Matthias Kreplin (von links), Ruth Scholz, Moderator Herbert Kumpf und Ralf Berger überlegten gemeinsam, wie die Kirchen ihre Zukunft gestalten sollten. Foto: Reinhard

Vertreter beider Konfessionen diskutieren Thema "Auf dem Weg zur Kirche von morgen"

Im Rahmen des Reformationsjubiläumsjahrs haben die evangelischen Kirchengemeinden Hausach und Gutach am Donnerstagabend zu einer Podiumsdiskussion mit dem Titel "Wir sind so frei: Auf dem Weg zur Kirche von morgen" eingeladen.

Hausach. Werner Kadel, Vorsitzender des evangelischen Kirchengemeinderats Hausach, begrüßte die drei Diskussionsteilnehmer und Gäste. Moderator Herbert Kumpf erklärte, den Abend in drei Themenblöcke zu unterteilen: "Wo stehen wir?", "was läuft schief?" und "wie könnte Kirche sein?".

Pfarrer Ralf Berger von der evangelischen Stadtmission Freiburg Dreisam3 bezeichnete die heutigen Kirchen als "gemeinsamen Chor". "Die durch die Reformation hervorgerufenen Streitigkeiten spielen heute eigentlich keine Rolle mehr", behauptete er.

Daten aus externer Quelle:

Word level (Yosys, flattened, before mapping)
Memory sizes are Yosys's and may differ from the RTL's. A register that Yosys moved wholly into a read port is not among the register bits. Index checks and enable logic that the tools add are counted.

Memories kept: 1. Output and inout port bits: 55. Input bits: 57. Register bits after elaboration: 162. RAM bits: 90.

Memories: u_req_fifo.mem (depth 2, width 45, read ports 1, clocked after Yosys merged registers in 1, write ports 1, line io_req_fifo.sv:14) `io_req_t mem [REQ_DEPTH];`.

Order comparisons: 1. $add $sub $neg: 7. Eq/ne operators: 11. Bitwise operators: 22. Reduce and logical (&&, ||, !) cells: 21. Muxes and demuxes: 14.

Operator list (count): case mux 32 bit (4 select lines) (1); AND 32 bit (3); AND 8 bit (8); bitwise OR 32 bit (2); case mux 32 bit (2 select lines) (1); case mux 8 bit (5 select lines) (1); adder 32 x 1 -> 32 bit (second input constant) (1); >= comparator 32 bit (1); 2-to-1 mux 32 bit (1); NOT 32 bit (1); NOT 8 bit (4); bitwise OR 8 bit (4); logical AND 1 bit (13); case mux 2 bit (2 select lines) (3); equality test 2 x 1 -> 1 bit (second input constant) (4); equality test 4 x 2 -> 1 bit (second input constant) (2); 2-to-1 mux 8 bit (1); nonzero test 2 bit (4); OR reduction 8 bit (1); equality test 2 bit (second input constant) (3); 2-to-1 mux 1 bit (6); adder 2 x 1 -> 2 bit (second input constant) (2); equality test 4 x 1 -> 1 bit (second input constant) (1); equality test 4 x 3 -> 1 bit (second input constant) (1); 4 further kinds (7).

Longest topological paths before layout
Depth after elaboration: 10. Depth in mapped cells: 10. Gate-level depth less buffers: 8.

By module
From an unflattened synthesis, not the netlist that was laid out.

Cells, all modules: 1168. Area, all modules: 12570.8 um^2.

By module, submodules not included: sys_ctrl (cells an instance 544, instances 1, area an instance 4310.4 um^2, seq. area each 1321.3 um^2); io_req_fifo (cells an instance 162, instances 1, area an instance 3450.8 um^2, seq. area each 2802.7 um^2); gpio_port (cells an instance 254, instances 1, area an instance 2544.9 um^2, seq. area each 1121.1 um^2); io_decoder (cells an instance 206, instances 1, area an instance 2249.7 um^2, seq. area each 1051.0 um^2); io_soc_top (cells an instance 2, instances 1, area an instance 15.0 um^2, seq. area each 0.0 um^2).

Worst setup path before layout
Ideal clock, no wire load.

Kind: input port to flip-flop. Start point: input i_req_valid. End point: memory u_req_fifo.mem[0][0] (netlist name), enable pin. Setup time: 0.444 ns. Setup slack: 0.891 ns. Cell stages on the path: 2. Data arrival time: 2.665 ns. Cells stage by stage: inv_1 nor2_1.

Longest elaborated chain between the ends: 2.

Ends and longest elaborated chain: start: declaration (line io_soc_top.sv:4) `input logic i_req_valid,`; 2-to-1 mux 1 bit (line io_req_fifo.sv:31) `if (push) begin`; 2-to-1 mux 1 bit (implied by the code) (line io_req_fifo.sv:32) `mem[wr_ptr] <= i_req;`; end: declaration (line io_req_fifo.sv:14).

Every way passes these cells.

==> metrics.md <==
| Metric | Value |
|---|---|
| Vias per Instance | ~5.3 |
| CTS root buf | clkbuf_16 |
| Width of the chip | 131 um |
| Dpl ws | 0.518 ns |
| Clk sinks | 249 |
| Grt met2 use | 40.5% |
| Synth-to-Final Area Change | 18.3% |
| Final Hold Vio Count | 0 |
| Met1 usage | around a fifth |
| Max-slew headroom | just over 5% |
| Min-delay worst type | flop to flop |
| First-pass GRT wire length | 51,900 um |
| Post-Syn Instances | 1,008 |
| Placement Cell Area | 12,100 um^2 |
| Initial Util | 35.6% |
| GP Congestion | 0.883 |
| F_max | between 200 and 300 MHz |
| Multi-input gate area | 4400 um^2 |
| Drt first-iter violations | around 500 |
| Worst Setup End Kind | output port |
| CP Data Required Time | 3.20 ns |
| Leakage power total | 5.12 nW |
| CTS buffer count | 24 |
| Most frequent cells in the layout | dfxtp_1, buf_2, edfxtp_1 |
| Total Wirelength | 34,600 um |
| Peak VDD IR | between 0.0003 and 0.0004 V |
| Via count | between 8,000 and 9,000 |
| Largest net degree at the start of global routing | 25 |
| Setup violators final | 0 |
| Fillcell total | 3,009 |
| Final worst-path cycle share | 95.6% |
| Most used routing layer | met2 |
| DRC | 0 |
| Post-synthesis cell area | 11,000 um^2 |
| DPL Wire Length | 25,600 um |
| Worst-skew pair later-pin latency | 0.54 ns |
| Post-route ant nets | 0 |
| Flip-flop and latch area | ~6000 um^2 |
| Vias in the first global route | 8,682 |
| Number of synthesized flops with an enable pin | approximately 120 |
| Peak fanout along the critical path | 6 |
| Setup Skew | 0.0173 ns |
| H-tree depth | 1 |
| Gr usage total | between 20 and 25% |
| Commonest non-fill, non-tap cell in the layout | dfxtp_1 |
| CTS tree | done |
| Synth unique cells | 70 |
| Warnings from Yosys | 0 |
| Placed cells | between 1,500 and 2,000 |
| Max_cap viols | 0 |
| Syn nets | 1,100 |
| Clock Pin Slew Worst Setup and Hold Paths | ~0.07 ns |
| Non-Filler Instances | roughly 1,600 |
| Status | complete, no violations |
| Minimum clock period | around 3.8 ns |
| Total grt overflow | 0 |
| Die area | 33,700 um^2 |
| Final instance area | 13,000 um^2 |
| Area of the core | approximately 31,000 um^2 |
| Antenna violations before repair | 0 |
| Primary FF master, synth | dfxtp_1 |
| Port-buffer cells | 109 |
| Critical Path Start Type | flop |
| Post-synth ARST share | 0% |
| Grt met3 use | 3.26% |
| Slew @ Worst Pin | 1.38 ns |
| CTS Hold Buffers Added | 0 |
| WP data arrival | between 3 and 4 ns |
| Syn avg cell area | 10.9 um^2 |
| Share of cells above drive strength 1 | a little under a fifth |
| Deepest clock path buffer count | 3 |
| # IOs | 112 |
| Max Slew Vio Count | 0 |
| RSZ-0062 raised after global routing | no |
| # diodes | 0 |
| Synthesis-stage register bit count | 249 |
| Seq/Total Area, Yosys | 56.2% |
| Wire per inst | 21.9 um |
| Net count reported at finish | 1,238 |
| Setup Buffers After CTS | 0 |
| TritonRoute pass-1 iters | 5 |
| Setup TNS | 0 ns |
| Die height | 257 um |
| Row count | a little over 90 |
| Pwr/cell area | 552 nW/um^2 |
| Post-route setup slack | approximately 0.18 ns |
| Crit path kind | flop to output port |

Das bestätigte Ruth Scholz, Dekanatsreferentin beim Katholischen Dekanat Offenburg-Kinzigtal. Es gebe keine Kampfsituation wie früher mehr, und sie habe sogar das Gefühl, die Kirchen würden von außen oft als eine einzige betrachtet. Sie habe aber gleichzeitig auch beobachtet, dass bei den Angeboten der Kirchen die Gläubigen sich zwar das heraussuchen, was zu ihnen passt, bei den Sakramenten aber eher konfessionstreu bleiben. Sie vermutet dahinter eine Art Prägung, "ein Empfinden ›da weiß ich, wie es geht‹".

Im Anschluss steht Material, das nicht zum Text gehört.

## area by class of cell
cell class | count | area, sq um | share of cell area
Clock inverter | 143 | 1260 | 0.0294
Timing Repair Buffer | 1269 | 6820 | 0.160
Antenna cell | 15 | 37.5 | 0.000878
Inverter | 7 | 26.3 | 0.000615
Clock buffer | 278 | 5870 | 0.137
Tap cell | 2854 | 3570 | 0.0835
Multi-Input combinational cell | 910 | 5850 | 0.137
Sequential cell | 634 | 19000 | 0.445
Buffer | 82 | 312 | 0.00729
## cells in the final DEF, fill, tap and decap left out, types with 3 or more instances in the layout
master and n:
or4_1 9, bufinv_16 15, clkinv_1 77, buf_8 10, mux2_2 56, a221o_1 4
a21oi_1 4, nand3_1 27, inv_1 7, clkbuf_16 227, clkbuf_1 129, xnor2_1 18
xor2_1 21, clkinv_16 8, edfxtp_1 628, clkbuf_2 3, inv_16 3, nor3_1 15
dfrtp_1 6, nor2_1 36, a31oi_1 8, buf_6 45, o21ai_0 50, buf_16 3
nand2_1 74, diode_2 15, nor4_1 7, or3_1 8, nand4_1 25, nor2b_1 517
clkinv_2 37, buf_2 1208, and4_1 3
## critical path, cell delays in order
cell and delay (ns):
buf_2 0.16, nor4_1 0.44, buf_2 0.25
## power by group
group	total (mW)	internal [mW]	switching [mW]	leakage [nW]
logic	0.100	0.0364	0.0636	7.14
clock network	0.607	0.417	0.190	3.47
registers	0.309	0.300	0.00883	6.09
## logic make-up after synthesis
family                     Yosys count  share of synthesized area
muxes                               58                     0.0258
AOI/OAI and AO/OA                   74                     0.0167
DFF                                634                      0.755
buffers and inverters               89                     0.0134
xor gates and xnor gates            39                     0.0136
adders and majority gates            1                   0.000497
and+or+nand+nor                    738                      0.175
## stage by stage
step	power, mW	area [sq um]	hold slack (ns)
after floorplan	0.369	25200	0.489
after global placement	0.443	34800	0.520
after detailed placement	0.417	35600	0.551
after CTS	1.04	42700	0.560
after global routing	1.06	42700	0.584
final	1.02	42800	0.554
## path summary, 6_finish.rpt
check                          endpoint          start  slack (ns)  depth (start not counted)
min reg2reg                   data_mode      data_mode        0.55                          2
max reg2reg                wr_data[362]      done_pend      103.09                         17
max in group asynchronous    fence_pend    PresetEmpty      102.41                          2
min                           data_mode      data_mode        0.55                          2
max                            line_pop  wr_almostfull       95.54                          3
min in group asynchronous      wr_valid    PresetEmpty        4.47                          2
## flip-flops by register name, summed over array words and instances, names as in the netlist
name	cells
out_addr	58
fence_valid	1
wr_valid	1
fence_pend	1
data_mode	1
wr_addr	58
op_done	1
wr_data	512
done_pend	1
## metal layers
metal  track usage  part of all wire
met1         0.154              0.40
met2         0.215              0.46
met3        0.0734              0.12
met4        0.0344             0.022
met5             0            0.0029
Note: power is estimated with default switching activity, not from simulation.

Beide Kirchen haben, so Matthias Kreplin, Oberkirchenrat der evangelischen Landeskirche in Baden, eine ausgefeilte Theologie. "das Problem ist nur, dass das niemanden mehr interessiert"., sagte er. Es käme viel auf der pragmatischen Ebene in Bewegung, Ökumene sei selbstverständlich geworden. "Welche Rolle spielen die theologischen Unterschiede denn überhaupt noch?", wollte Kumpf wissen. Kreplin führte als Antwort "gewisse Fragen bei der Verständigung" an, betonte aber auch, dass diese nicht dazu führten, dass die Konfessionen in Streit miteinander gerieten.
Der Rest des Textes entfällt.